■ WHAT THE TASK REQUIRES
If a line holds the word "gates", copy it from the entries.

■ Stored entries

===============

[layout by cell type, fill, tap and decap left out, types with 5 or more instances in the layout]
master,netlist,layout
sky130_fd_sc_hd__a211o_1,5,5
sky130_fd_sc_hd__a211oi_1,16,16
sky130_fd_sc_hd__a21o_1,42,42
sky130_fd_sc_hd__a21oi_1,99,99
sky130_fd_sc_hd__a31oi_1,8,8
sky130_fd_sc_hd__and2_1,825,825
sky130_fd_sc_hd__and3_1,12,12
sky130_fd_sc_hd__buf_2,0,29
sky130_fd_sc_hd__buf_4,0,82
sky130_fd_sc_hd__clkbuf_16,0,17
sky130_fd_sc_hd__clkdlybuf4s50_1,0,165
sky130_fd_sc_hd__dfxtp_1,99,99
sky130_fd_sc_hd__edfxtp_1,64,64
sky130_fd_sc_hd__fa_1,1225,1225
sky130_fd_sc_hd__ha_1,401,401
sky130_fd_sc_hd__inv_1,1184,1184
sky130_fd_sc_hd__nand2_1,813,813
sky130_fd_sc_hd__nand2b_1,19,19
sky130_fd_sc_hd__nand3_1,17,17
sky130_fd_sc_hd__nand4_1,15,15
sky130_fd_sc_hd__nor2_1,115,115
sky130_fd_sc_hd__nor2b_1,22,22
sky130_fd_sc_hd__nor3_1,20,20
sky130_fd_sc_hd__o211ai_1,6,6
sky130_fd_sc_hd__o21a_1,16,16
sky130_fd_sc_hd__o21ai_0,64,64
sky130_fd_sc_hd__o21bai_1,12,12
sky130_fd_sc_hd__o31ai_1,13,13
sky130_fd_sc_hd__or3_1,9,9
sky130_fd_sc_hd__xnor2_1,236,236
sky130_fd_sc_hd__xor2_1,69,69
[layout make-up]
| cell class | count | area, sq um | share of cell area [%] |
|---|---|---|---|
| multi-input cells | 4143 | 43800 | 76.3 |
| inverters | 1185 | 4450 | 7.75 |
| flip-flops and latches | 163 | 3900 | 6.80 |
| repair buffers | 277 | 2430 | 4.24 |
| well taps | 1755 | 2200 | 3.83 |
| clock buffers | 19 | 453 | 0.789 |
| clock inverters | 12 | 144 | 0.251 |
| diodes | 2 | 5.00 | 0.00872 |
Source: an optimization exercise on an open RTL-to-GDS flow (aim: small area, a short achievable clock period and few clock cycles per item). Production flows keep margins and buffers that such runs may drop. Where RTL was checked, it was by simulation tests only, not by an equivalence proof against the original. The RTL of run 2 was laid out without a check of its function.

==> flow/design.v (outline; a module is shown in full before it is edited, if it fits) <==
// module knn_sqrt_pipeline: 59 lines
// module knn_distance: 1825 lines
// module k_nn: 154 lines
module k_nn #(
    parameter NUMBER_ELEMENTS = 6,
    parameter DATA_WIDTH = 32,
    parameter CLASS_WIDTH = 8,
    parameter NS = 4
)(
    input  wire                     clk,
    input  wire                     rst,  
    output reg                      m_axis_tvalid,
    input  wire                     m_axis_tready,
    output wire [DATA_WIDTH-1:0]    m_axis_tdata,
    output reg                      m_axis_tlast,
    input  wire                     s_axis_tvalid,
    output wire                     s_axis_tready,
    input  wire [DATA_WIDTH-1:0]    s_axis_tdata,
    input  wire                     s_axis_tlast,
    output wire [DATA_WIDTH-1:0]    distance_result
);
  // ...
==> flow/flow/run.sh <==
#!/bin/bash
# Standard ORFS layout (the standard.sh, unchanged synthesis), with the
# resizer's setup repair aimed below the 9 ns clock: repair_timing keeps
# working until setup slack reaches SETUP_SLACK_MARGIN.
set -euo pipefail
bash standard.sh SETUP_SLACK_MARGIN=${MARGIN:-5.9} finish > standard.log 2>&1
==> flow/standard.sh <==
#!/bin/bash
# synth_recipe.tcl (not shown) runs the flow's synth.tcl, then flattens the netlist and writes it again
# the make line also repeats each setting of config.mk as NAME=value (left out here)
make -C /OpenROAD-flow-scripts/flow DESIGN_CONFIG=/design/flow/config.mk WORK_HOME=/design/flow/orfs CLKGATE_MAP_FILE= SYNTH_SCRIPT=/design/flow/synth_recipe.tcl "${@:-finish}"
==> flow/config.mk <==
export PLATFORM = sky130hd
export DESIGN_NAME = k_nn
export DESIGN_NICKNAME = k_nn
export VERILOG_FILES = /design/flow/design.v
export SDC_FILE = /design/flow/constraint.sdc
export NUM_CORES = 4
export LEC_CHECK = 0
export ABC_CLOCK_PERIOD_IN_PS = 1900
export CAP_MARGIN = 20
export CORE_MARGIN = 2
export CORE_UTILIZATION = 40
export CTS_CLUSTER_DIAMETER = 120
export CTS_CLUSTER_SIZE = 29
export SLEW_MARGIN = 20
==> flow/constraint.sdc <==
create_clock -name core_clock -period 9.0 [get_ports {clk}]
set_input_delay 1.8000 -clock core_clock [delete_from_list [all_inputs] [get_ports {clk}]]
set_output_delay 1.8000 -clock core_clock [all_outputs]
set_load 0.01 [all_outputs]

===============

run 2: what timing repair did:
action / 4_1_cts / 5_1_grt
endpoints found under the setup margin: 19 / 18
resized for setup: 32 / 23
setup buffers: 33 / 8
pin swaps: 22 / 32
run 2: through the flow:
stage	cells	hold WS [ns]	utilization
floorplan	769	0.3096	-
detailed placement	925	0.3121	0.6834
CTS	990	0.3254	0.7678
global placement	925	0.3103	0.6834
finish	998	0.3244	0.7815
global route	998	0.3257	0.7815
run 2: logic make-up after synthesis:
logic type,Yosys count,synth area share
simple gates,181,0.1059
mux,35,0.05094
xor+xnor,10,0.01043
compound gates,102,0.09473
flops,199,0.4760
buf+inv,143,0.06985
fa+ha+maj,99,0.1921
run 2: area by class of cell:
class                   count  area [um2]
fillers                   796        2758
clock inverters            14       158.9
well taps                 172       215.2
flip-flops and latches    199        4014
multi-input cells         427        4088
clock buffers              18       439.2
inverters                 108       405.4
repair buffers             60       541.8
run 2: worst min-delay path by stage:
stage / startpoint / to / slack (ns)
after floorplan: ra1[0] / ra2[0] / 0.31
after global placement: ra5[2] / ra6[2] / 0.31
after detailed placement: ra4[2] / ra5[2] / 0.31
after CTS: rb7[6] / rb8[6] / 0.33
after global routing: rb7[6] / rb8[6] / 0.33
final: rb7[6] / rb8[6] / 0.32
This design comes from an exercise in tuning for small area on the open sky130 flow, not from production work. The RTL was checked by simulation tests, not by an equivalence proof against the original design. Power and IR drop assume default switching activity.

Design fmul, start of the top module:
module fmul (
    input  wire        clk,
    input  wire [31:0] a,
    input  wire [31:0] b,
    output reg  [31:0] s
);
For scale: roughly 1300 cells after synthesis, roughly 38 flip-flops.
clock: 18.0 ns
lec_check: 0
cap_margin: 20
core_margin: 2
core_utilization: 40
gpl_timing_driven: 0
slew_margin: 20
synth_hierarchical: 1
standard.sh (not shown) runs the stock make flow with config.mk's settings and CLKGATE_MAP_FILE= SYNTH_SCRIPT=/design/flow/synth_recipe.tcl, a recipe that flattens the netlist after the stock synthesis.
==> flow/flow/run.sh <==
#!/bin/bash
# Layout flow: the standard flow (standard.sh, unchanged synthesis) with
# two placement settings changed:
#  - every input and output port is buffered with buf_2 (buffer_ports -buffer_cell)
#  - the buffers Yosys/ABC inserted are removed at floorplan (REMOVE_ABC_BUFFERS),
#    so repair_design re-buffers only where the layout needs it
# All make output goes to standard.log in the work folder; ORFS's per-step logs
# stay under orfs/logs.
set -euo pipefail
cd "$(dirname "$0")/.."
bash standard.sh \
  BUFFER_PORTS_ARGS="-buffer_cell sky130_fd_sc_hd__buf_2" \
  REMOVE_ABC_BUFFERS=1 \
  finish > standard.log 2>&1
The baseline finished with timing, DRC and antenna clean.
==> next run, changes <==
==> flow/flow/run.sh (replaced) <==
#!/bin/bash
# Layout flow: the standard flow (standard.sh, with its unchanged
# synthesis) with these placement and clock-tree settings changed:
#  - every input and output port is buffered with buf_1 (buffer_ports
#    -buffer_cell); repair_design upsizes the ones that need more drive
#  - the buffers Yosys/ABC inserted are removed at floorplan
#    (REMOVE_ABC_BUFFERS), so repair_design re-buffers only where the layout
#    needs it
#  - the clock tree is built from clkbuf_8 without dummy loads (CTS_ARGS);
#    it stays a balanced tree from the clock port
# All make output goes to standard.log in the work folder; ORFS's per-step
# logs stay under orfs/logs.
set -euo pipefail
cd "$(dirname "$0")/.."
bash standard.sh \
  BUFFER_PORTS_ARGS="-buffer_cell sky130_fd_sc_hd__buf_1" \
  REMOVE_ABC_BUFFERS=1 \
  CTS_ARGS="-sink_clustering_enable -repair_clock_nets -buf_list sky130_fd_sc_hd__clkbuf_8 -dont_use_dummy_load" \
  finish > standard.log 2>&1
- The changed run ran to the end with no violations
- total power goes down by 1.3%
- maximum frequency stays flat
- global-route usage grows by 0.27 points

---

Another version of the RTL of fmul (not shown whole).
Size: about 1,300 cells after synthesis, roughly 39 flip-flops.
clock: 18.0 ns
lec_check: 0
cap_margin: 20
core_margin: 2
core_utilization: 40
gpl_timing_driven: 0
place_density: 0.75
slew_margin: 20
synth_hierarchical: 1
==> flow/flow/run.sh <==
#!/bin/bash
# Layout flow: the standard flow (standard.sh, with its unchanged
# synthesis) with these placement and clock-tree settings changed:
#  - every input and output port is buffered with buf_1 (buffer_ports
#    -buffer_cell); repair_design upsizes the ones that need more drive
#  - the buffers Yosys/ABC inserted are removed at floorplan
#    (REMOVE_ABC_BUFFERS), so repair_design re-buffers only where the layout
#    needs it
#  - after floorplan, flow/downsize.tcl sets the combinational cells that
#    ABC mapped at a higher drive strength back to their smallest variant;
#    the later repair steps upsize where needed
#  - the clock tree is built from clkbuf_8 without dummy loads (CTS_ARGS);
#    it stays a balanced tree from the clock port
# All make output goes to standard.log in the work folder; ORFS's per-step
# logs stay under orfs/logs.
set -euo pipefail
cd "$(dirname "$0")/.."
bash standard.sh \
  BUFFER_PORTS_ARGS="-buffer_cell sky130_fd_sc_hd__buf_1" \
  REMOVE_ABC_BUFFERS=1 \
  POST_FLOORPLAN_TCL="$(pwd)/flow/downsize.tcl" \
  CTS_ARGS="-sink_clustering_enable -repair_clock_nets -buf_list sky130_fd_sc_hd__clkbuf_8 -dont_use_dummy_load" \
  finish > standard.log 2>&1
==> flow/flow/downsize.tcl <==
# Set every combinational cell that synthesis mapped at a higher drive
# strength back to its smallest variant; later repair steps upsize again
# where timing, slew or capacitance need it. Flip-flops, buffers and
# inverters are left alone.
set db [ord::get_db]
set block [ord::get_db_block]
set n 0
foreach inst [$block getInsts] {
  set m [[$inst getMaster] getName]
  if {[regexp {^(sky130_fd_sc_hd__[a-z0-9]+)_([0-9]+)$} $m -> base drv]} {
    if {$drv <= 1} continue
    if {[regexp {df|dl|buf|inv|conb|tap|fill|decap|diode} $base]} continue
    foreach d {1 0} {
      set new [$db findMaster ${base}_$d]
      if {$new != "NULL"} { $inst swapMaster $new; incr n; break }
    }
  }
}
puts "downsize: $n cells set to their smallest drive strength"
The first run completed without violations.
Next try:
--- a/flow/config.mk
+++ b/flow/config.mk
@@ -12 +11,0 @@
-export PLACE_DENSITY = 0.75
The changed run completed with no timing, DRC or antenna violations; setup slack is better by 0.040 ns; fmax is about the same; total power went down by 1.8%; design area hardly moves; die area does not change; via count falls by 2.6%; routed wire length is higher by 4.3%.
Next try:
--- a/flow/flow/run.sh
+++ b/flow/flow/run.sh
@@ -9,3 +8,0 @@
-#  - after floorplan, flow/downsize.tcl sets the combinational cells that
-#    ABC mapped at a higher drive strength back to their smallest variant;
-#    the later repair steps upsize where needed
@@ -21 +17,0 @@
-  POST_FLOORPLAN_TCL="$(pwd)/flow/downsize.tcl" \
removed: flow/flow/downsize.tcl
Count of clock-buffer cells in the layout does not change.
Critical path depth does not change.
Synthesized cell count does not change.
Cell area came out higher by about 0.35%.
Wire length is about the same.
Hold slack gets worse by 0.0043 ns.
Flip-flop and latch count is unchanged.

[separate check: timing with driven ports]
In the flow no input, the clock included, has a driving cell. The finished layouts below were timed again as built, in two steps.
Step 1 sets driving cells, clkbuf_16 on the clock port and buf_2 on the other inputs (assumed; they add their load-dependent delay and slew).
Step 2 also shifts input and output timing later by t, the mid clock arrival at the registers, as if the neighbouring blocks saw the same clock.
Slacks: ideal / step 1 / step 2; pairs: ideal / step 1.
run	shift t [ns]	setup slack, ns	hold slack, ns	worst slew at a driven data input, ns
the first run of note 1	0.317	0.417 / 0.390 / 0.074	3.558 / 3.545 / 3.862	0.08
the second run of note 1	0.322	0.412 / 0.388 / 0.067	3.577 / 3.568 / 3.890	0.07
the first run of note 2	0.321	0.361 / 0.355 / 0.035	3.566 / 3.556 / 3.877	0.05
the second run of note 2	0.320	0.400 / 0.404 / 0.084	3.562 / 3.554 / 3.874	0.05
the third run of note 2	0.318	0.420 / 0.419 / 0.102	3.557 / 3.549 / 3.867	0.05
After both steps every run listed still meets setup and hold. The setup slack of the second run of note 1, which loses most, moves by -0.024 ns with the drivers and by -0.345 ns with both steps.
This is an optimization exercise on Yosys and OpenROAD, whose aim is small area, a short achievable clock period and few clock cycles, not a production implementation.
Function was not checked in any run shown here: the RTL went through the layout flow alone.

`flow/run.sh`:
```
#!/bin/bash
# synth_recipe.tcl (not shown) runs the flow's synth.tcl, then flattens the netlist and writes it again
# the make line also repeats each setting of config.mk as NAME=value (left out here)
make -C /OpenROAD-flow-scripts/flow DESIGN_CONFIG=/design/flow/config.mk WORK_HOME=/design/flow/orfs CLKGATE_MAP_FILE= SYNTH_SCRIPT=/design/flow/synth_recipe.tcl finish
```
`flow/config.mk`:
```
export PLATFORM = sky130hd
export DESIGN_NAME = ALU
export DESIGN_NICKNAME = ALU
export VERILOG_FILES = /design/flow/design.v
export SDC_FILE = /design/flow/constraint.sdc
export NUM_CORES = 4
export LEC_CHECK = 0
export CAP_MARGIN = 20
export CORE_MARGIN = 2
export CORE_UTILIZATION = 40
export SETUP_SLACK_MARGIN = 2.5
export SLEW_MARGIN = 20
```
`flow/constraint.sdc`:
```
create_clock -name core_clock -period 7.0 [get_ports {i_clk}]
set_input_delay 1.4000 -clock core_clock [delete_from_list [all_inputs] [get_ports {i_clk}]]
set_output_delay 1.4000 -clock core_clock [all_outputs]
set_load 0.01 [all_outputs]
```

===============

■ EXERCISE RESULT
simple gates,181,0.1059
compound gates,102,0.09473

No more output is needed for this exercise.